(Beginning of Records for the exercise)
### src/rtl/i2s_tx_pkg.sv
package i2s_tx_pkg;
  typedef enum logic [1:0] {
    FMT_I2S      = 2'd0,
    FMT_DSP_HALF = 2'd1,
    FMT_DSP_BIT  = 2'd2,
    FMT_DSP_SLOT = 2'd3
  } fmt_e;

  // smallest legal length code (4-bit samples)
  localparam int unsigned LEN_MIN_CODE = 3;
endpackage

### src/rtl/i2s_tx_clkgen.sv
module i2s_tx_clkgen #(
  parameter int unsigned HALF_DIV = 2
) (
  input  logic clk,
  input  logic rst_n,
  input  logic run,
  output logic tick,
  output logic sck_i
);
  localparam int unsigned PERIOD = 2 * HALF_DIV;
  localparam int unsigned CW     = $clog2(PERIOD + 1);

  logic [CW-1:0] dcnt;

  // one tick per bit period: start of a new bit, bit clock falls
  assign tick = run && (dcnt == '0);

  always_ff @(posedge clk or negedge rst_n) begin
    if (!rst_n) begin
      dcnt  <= '0;
      sck_i <= 1'b0;
    end else if (!run) begin
      dcnt  <= '0;
      sck_i <= 1'b0;
    end else begin
      dcnt <= (dcnt == CW'(PERIOD - 1)) ? '0 : dcnt + 1'b1;
      if (dcnt == CW'(HALF_DIV))
        sck_i <= 1'b1;
      else if (dcnt == '0)
        sck_i <= 1'b0;
    end
  end
endmodule

### src/rtl/i2s_tx_framer.sv
module i2s_tx_framer
  import i2s_tx_pkg::*;
#(
  parameter int unsigned LEN_W = 5
) (
  input  logic             clk,
  input  logic             rst_n,
  input  logic             run,
  input  logic             tick,
  input  logic [LEN_W-1:0] len_m1,
  input  fmt_e             fmt,
  input  logic             ljust,
  output logic             ws_i,
  output logic             start_l,
  output logic             start_r
);
  localparam int unsigned PW = LEN_W + 1;

  logic [PW-1:0] bpos, last, slot, nxt, pos;
  logic          delay, ws_nxt;

  assign last  = {len_m1, 1'b1};            // 2L-1
  assign slot  = {1'b0, len_m1} + 1'b1;     // L
  assign nxt   = (bpos >= last) ? '0 : bpos + 1'b1;
  assign delay = (fmt == FMT_I2S) && !ljust;
  // data position inside the frame for the bit about to start
  assign pos   = delay ? ((nxt == '0) ? last : nxt - 1'b1) : nxt;

  always_comb begin
    case (fmt)
      FMT_I2S:      ws_nxt = (nxt >= slot);
      FMT_DSP_HALF: ws_nxt = (nxt < slot);
      FMT_DSP_BIT:  ws_nxt = (nxt == '0);
      FMT_DSP_SLOT: ws_nxt = (nxt < slot);
      default:      ws_nxt = 1'b0;
    endcase
  end

  assign start_l = tick && (pos == '0);
  assign start_r = tick && (pos == slot);

  always_ff @(posedge clk or negedge rst_n) begin
    if (!rst_n) begin
      bpos <= '1;
      ws_i <= 1'b0;
    end else if (!run) begin
      bpos <= last;
      ws_i <= 1'b0;
    end else if (tick) begin
      bpos <= nxt;
      ws_i <= ws_nxt;
    end
  end
endmodule

### src/rtl/i2s_tx_shifter.sv
module i2s_tx_shifter #(
  parameter int unsigned DATA_W = 32,
  parameter int unsigned LEN_W  = 5
) (
  input  logic              clk,
  input  logic              rst_n,
  input  logic              run,
  input  logic              tick,
  input  logic              start_l,
  input  logic              start_r,
  input  logic [LEN_W-1:0]  len_m1,
  input  logic              swap,
  input  logic              mono,
  input  logic              pause_req,
  input  logic              in_valid,
  input  logic [DATA_W-1:0] in_data,
  output logic              in_ready,
  output logic              sd,
  output logic              paused,
  output logic              underflow
);
  localparam int unsigned HALF_W = DATA_W / 2;
  localparam int unsigned PW     = LEN_W + 1;

  logic [DATA_W-1:0] sreg, word, left_val, right_val, load_val, aligned;
  logic [HALF_W-1:0] hold_q, right_pk, lo, hi;
  logic [PW-1:0]     slot, shamt;
  logic              packed_mode, rd_l, rd_r, paused_q, underflow_q;

  assign slot        = {1'b0, len_m1} + 1'b1;
  assign shamt       = PW'(DATA_W) - slot;
  assign packed_mode = (len_m1 < LEN_W'(HALF_W));
  assign rd_l        = start_l && !pause_req;
  assign rd_r        = start_r && !paused_q && !packed_mode && !mono;
  assign in_ready    = run && (rd_l || rd_r);

  assign word = in_valid ? in_data : '0;
  assign lo   = word[HALF_W-1:0];
  assign hi   = word[DATA_W-1:HALF_W];

  always_comb begin
    if (!rd_l)
      left_val = '0;
    else if (!packed_mode)
      left_val = word;
    else if (swap && !mono)
      left_val = {{HALF_W{1'b0}}, hi};
    else
      left_val = {{HALF_W{1'b0}}, lo};
  end

  assign right_pk  = (mono || !rd_l) ? '0 : (swap ? lo : hi);
  assign right_val = packed_mode ? {{HALF_W{1'b0}}, hold_q} : (rd_r ? word : '0);
  assign load_val  = start_l ? left_val : right_val;
  assign aligned   = load_val << shamt;

  always_ff @(posedge clk or negedge rst_n) begin
    if (!rst_n) begin
      sreg        <= '0;
      sd          <= 1'b0;
      hold_q      <= '0;
      paused_q    <= 1'b0;
      underflow_q <= 1'b0;
    end else if (!run) begin
      sreg        <= '0;
      sd          <= 1'b0;
      hold_q      <= '0;
      paused_q    <= 1'b0;
      underflow_q <= 1'b0;
    end else begin
      if (start_l || start_r) begin
        sd   <= aligned[DATA_W-1];
        sreg <= aligned << 1;
      end else if (tick) begin
        sd   <= sreg[DATA_W-1];
        sreg <= sreg << 1;
      end
      if (start_l) begin
        paused_q <= pause_req;
        hold_q   <= right_pk;
      end
      if ((rd_l || rd_r) && !in_valid)
        underflow_q <= 1'b1;
    end
  end

  assign paused    = paused_q;
  assign underflow = underflow_q;
endmodule

### src/rtl/i2s_tx_top.sv
module i2s_tx_top
  import i2s_tx_pkg::*;
#(
  parameter int unsigned HALF_DIV = 2,
  parameter int unsigned DATA_W   = 32
) (
  input  logic                       clk,
  input  logic                       rst_n,
  input  logic                       cfg_en,
  input  logic                       cfg_pause,
  input  logic [1:0]                 cfg_fmt,
  input  logic [$clog2(DATA_W)-1:0]  cfg_len_m1,
  input  logic                       cfg_swap,
  input  logic                       cfg_mono,
  input  logic                       cfg_ljust,
  input  logic                       cfg_sck_inv,
  input  logic                       cfg_ws_inv,
  input  logic                       in_valid,
  output logic                       in_ready,
  input  logic [DATA_W-1:0]          in_data,
  output logic                       sck,
  output logic                       ws,
  output logic                       sd,
  output logic                       paused,
  output logic                       underflow
);
  localparam int unsigned LEN_W = $clog2(DATA_W);

  logic run, tick, sck_i, ws_i, start_l, start_r;

  assign run = cfg_en && (cfg_len_m1 >= LEN_W'(LEN_MIN_CODE));

  i2s_tx_clkgen #(.HALF_DIV(HALF_DIV)) u_clk (
    .clk   (clk),
    .rst_n (rst_n),
    .run   (run),
    .tick  (tick),
    .sck_i (sck_i)
  );

  i2s_tx_framer #(.LEN_W(LEN_W)) u_frm (
    .clk     (clk),
    .rst_n   (rst_n),
    .run     (run),
    .tick    (tick),
    .len_m1  (cfg_len_m1),
    .fmt     (fmt_e'(cfg_fmt)),
    .ljust   (cfg_ljust),
    .ws_i    (ws_i),
    .start_l (start_l),
    .start_r (start_r)
  );

  i2s_tx_shifter #(.DATA_W(DATA_W), .LEN_W(LEN_W)) u_shf (
    .clk       (clk),
    .rst_n     (rst_n),
    .run       (run),
    .tick      (tick),
    .start_l   (start_l),
    .start_r   (start_r),
    .len_m1    (cfg_len_m1),
    .swap      (cfg_swap),
    .mono      (cfg_mono),
    .pause_req (cfg_pause),
    .in_valid  (in_valid),
    .in_data   (in_data),
    .in_ready  (in_ready),
    .sd        (sd),
    .paused    (paused),
    .underflow (underflow)
  );

  assign sck = sck_i ^ cfg_sck_inv;
  assign ws  = ws_i ^ cfg_ws_inv;
endmodule

### config.mk
export PLATFORM = sky130hd
export DESIGN_NAME = i2s_tx_top
export DESIGN_NICKNAME = d
export VERILOG_FILES = /design/src/rtl/i2s_tx_pkg.sv /design/src/rtl/i2s_tx_clkgen.sv /design/src/rtl/i2s_tx_framer.sv /design/src/rtl/i2s_tx_shifter.sv /design/src/rtl/i2s_tx_top.sv
export SDC_FILE = /design/constraint.sdc
export NUM_CORES = 1
export LEC_CHECK = 0
export ABC_AREA = 1
export CAP_MARGIN = 20
export CORE_MARGIN = 2
export CORE_UTILIZATION = 52
export CTS_BUF_LIST = sky130_fd_sc_hd__clkbuf_8
export DETAILED_ROUTE_END_ITERATION = 7
export DONT_BUFFER_PORTS = 1
export PLACE_DENSITY = 0.79
export RECOVER_POWER = 50
export SLEW_MARGIN = 20
export SYNTH_ARGS = -nofsm -noshare
export SYNTH_HDL_FRONTEND = slang
export SYNTH_HIERARCHICAL = 1
export SYNTH_SLANG_ARGS = --single-unit
### constraint.sdc
create_clock -name clk -period 4.68 [get_ports clk]
set_input_delay 0.234 -clock clk [delete_from_list [all_inputs] [get_ports clk]]
set_output_delay 0.234 -clock clk [all_outputs]
set_load 0.02 [all_outputs]
# Yosys cells after proc, flatten, opt, wreduce, memory -nomap -nowiden
# Cells that the tools add are included.
[op_classes] n_addsub=5 n_lt_le_gt_ge=5 eq_ne=11 shifts=1 mux=34 n_bitwise=2 n_reduce_logical=27
[op_table] cell="$mux 32" count=9
[op_table] cell="$mux 16" count=5
[op_table] cell="$shl 32x6->32" count=1
[op_table] cell="$mux 6" count=5
[op_table] cell="$ge 6x6->1" count=2
[op_table] cell="$logic_and 1x1->1" count=12
[op_table] cell="$logic_not 6->1" count=2
[op_table] cell="$mux 1" count=12
[op_table] cell="$logic_not 1->1" count=7
[op_table] cell="$add 5x1->6 const B" count=1
[op_table] cell="$add 6x1->6 const B" count=1
[op_table] cell="$eq 3x2->1 const B" count=2
[op_table] cell="$eq 6x6->1" count=1
[op_table] cell="$lt 6x6->1" count=1
[op_table] cell="$mux 3" count=2
[op_table] cell="$ne 2x1->1 const B" count=3
[op_table] cell="$sub 6x1->6 const B" count=1
[op_table] cell="$sub 6x6->6 const A" count=1
[op_table] cell="$ge 5x2->1 const B" count=1
[op_table] cell="$lt 5x5->1 const B" count=1
[op_table] cell="$eq 2x2->1 const B" count=2
[op_table] cell="$add 3x1->3 const B" count=1
[op_table] cell="$logic_not 3->1" count=1
[op_table] cell="$logic_or 1x1->1" count=3
[op_table] cell="other kinds (7)" count=8
[word_totals] reg_bits=62 word_cells=94

# Depth between registers and ports, before layout
# Gate-level depths: netlist of run 1.
[depth] word_depth=16 mapped_depth=35 ltp_nobuf=34

# Cells and area by module
# The synthesis of run 1 kept the hierarchy.
[by_module_without_submodules] module="i2s_tx_shifter" instances=1 cells_per_inst=842 area_each_um2=4901.0 seq_area_each_um2=1251.2
[by_module_without_submodules] module="i2s_tx_framer" instances=1 cells_per_inst=209 area_each_um2=1313.8 seq_area_each_um2=182.7
[by_module_without_submodules] module="i2s_tx_clkgen" instances=1 cells_per_inst=22 area_each_um2=206.4 seq_area_each_um2=100.1
[by_module_without_submodules] module="i2s_tx_top" instances=1 cells_per_inst=8 area_each_um2=41.3 seq_area_each_um2=0.0

# Worst setup path after synthesis of run 1
# OpenSTA, ideal clock, no wires.
[synth_path] kind="register -> register" from="register u_frm.bpos[3]" to="register u_shf.sreg[23]" setup_time_ps=66 arrival_ps=3541 required_ps=4614 slack_ps=1074 path_stages_with_launch=32 n_path_buf=2 period_less_slack_ps=3606 cell_sequence="dfstp_2 > ha_1 > nand2_1 > nand2_1 > nand2_1 > nand2_2 > nor2_8 > nand2_1 > ha_1 > inv_1 > nor2_2 > xor2_1 > inv_1 > nand2_1 > nand3_1 > nor2_1 > nand4_1 > nor2_1 > buf_4 > nand2_4 > inv_1 > buf_4 > nand3_1 > nand3_1 > nand3_1 > nand2_1 > nand2_1 > nand2_1 > nand2_1 > a21oi_1 > nand2_1 > nand2_1"
[synth_lines] element="from (decl)" line_no="i2s_tx_framer.sv:19" text="logic [PW-1:0] bpos, last, slot, nxt, pos;"
[synth_lines] element="from (signal assigned)" line_no="i2s_tx_framer.sv:47" text="bpos <= last;"
[synth_lines] element="from (signal assigned)" line_no="i2s_tx_framer.sv:50" text="bpos <= nxt;"
[synth_lines] element="$add 6x1->6 or $ge 6x6->1 (tied branches)" line_no="i2s_tx_framer.sv:24" text="assign nxt = (bpos >= last) ? '0 : bpos + 1'b1;"
[synth_lines] element="$mux 6 (*)" line_no="i2s_tx_framer.sv:24"
[synth_lines] element="$sub 6x1->6 or $logic_not 6->1 (tied branches)" line_no="i2s_tx_framer.sv:27" text="assign pos = delay ? ((nxt == '0) ? last : nxt - 1'b1) : nxt;"
[synth_lines] element="$mux 6" line_no="i2s_tx_framer.sv:27"
[synth_lines] element="$mux 6 (*)" line_no="i2s_tx_framer.sv:27"
[synth_lines] element="$logic_not 6->1 (*)" line_no="i2s_tx_framer.sv:39" text="assign start_l = tick && (pos == '0);"
[synth_lines] element="$logic_and 1x1->1 (*)" line_no="i2s_tx_framer.sv:39"
[synth_lines] element="via start_l" line_no="i2s_tx_top.sv:29" text="logic run, tick, sck_i, ws_i, start_l, start_r;"
[synth_lines] element="$logic_and 1x1->1" line_no="i2s_tx_shifter.sv:33" text="assign rd_l = start_l && !pause_req;"
[synth_lines] element="$mux 32" line_no="i2s_tx_shifter.sv:42" text="if (!rd_l)"
[synth_lines] element="$mux 32" line_no="i2s_tx_shifter.sv:54" text="assign load_val = start_l ? left_val : right_val;"
[synth_lines] element="$shl 32x6->32" line_no="i2s_tx_shifter.sv:55" text="assign aligned = load_val << shamt;"
[synth_lines] element="$mux 32" line_no="i2s_tx_shifter.sv:71" text="if (start_l || start_r) begin"
[synth_lines] element="$mux 32" line_no="i2s_tx_shifter.sv:64" text="end else if (!run) begin"
[synth_lines] element="to (signal assigned)" line_no="i2s_tx_shifter.sv:73" text="sreg <= aligned << 1;"
[synth_lines] element="to (signal assigned)" line_no="i2s_tx_shifter.sv:76" text="sreg <= sreg << 1;"
[synth_lines] element="to (decl)" line_no="i2s_tx_shifter.sv:25" text="logic [DATA_W-1:0] sreg, word, left_val, right_val, load_val, aligned;"
# The timed path passes the listed nets; every way through them passes the cells marked *.
# A chain may end at the register's enable or synchronous reset.

# Worst setup path in the final report of run 1
[layout_path] from="register u_frm.bpos[3]" to="register u_shf.sreg[28]"
[layout_between] elab_chain_len=16
[layout_lines] element="$add 6x1->6 or $ge 6x6->1 (tied branches)" line_no="i2s_tx_framer.sv:24"
[layout_lines] element="$mux 6 (*)" line_no="i2s_tx_framer.sv:24"
[layout_lines] element="$sub 6x1->6 or $logic_not 6->1 (tied branches)" line_no="i2s_tx_framer.sv:27"
[layout_lines] element="$mux 6" line_no="i2s_tx_framer.sv:27"
[layout_lines] element="$mux 6 (*)" line_no="i2s_tx_framer.sv:27"
[layout_lines] element="$eq 6x6->1 (*)" line_no="i2s_tx_framer.sv:40" text="assign start_r = tick && (pos == slot);"
[layout_lines] element="$logic_and 1x1->1 (*)" line_no="i2s_tx_framer.sv:40"
[layout_lines] element="via start_r" line_no="i2s_tx_top.sv:29"
[layout_lines] element="$logic_and 1x1->1 (3 in series)" line_no="i2s_tx_shifter.sv:34" text="assign rd_r = start_r && !paused_q && !packed_mode && !mono;"
[layout_lines] element="$mux 32 (2 in series)" line_no="i2s_tx_shifter.sv:53" text="assign right_val = packed_mode ? {{HALF_W{1'b0}}, hold_q} : (rd_r ? word : '0);"
[layout_lines] element="$mux 32" line_no="i2s_tx_shifter.sv:54"
[layout_lines] element="$shl 32x6->32" line_no="i2s_tx_shifter.sv:55"
[layout_lines] element="$mux 32" line_no="i2s_tx_shifter.sv:71"
[layout_lines] element="$mux 32" line_no="i2s_tx_shifter.sv:64"
# Marks and branches as above.

==> impl_metrics.toml, run 1 <==
[detailed_routing]
avgRoutedWirePerCell_um = 16.01
dr.first_iter.drc_count = 894
route.detailed.drc = 0
num_vias = 7148
drtPass1Iterations = 6
routed_via_density = 5.883
wl_um = 19460
ant_nets = 0

[floorplan]
die_w_um = 115.5
initial_core_util_pct = 53.58
core_area_um2 = 12060
ioPinCount = 55
rows = 40
die_y_um = 115.5
dieArea_um2 = 13340

[cts]
cts-buffers-inserted = 9
path_clk_slew_ns = 0.08
cts_root_buf = "clkbuf_8"
htreeDepth = 3
cts_tree = "yes"
cts_buffer_depth = 2
clk_latency_ns = 0.37
clock_sinks = 61

[power]
power.leakage_nw = 3.470
ir_drop_uv = 165.2
powerDensity_nw_per_um2 = 261.1

[final_layout]
fillerInstances = 1241
design_area_um2 = 6690
layout-drive-gt1-share_pct = 7.832
multi_input_area_um2 = 4265
ff_latch_area_um2 = 1534
antenna_cells = 0
area_growth_pct = 3.524
finalNetCount = 1108

[global_route]
use_met3_pct = 6.224
grt.overflow.total = 0
grt_max_degree = 62
use_met1_pct = 40.26
antenna_found_initial = 0
grt_pass1_vias = 6735
busiest_layer = "met2"
track_usage_pct = 30.59
grt_pass1_wl_um = 32490
use_met2_pct = 48.73

[run_status]
outcome = "finished with violations"
failed_checks = "max-capacitance violations, max-slew violations"

[sta]
fin_crit_ns = 4.301
fmax_mhz = 232.5
setup-tns-final_ns = 0
period_share_pct = 91.89
setup_viol = 0
finClkSkew_ns = 0.01205
slew_violations = 62
finalHoldViolCount = 0
hold_slack_ns = 0.05470
worst_pin_slew_ns = 3.495
worst_slew_margin_rel_pct = -133.0

[flow_run]
drv_cap = 1

[setup_path]
worst_path_most_repeated_cell = "nand2_1"
worstPathMaxFanout = 12
crit_required_ns = 4.94
worstPathArrival_ns = 4.56
cp_top_family = "simple AND/OR/NAND/NOR gates"
crit_path_max_incr_delay_ns = 0.59
cp-start-kind = "flop"
path_class = "flop to flop"
path_buf_inv = 3
setup.worst_path.end_class = "flop"
cp_slowest_cell = "dfstp_2"

[synth]
synth_cell_type_count = 41
synth_top_cells_by_count = "373 x nand2_1, 237 x nand3_1, 88 x inv_1"
synth.top_cell.area_share_pct = 21.67
async_flop_share_pct = 100.0
synth_compound_area_share_pct = 10.18
synthesis.area_um2 = 6462
synth.most_common_cell = "nand2_1"
avgSynthCellArea_um2 = 5.978
synth.net_count = 1147
synth-edff-count = 0
synth-simple-area-share_pct = 51.40
ys.warnings.count = 6
yosysSeqAreaShare_pct = 23.74
synth_ff_type = "dfrtp_1"
synthCells = 1081
synth_top_family_by_area = "simple AND/OR/NAND/NOR gates"
synth_area_leaders = "nand2_1 22%, dfrtp_1 21%, nand3_1 18%"
synthMuxAreaShare_pct = 0
netlist.top_cell.by_area = "nand2_1"
synth_xor_area_share_pct = 0.8132
synth_fa_ha_area_share_pct = 3.291
ys_seq_elements = 61

[place]
dp_hpwl_um = 13820
io_buffers = 0
place_area_um2 = 6435
gp_congestion = 0.9760

[worst_hold_path]
hold_path_class = "input port to flop"
layer usage:
layer  up-vias  wire length (um)
li1       3486                 -
met1      3236              8298
met2       354              8846
met3        72              1566
met4         0               745
met5         -                 0
final timing paths:
kind / startpoint / end / slack, ns / cells past startpoint
setup / recovery: u_frm/bpos[3] / u_shf/sreg[28] / 0.38 / 33
hold / removal: in_valid / u_shf/hold_q[15] / 0.05 / 2
setup reg to reg: u_frm/bpos[3] / u_shf/sreg[28] / 0.38 / 33
hold reg to reg: u_clk/dcnt[0] / u_clk/dcnt[0] / 0.46 / 1
max in group asynchronous: rst_n / u_shf/sreg[14] / 1.07 / 2
min in group asynchronous: rst_n / u_shf/sreg[24] / 1.64 / 2
through the flow:
stage	total power, mW	setup slack, ns	instances	utilization (%)
after floorplan	1.127	1.074	1081	-
after global placement	1.216	0.4310	1196	53.35
after detailed placement	1.225	0.2932	1196	53.35
after CTS	1.744	0.2702	1214	55.34
after global routing	1.867	-0.004112	1215	55.47
final	1.747	0.3794	1215	55.47
cell type report:
class                           instances  area share [%]
Timing Repair Buffer                   12           1.515
Multi-Input combinational cell        860           63.76
Clock buffer                           11           2.263
Sequential cell                        61           22.93
Clock inverter                          5          0.7668
Tap cell                              168           3.142
Inverter                               98           5.629
state kept, by name, indices dropped and copies added (netlist names):
name             count
u_shf/sreg          31
u_shf/hold_q        16
u_frm/bpos           6
u_clk/dcnt           3
u_clk/sck_i          1
u_frm/ws_i           1
u_shf/paused         1
u_shf/sd             1
u_shf/underflow      1
cells in the final DEF, fill, tap and decap left out, types with 4 or more instances in the layout:
master and instances:
clkbuf_8 11, nand3_1 236, nand2_1 374, nand4_1 14, nor2_1 54, nand3b_1 7
o221ai_1 4, buf_4 9, dfrtp_1 55, nand3_2 10, nand2_4 4, xor2_1 6
dfstp_2 6, nor3_1 6, a21oi_1 28, inv_2 9, ha_1 17, o22ai_1 18
nand2_2 5, inv_1 88, nor2_4 4, o211ai_1 7, nor2_2 4, o21ai_0 42
repair_timing:
item	4_1_cts	5_1_grt
setup endpoints to repair	0	31
gates resized for setup	0	8
setup buffers	0	1
hold buffers	2	0
endpoints found under the hold margin	61	0
kinds of logic (layout without fill, tap and decap cells):
family          count (synthesis)  after routing
buf+inv                       160            126
xor+xnor                        6              6
fa+ha+maj                      17             17
compound gates                111            111
flops                          61             61
simple gates                  726            726
where the power goes:
part / total, mW / switching, mW / internal, mW
registers: 0.604 / 0.0326 / 0.571
logic: 0.640 / 0.434 / 0.206
clock network: 0.503 / 0.232 / 0.271
Note: power is estimated with default switching activity, not from simulation.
(End of Records for the exercise)
**Exercise instructions**
Precisely the lines between those holding "export PLATFORM = sky130hd" and "export VERILOG_FILES = /design/src/rtl/i2s_tx_pkg.sv", inclusive, are to be reproduced from the listing above, with nothing added.

**Problem solution**
export PLATFORM = sky130hd
export DESIGN_NAME = i2s_tx_top
export DESIGN_NICKNAME = d
export VERILOG_FILES = /design/src/rtl/i2s_tx_pkg.sv /design/src/rtl/i2s_tx_clkgen.sv /design/src/rtl/i2s_tx_framer.sv /design/src/rtl/i2s_tx_shifter.sv /design/src/rtl/i2s_tx_top.sv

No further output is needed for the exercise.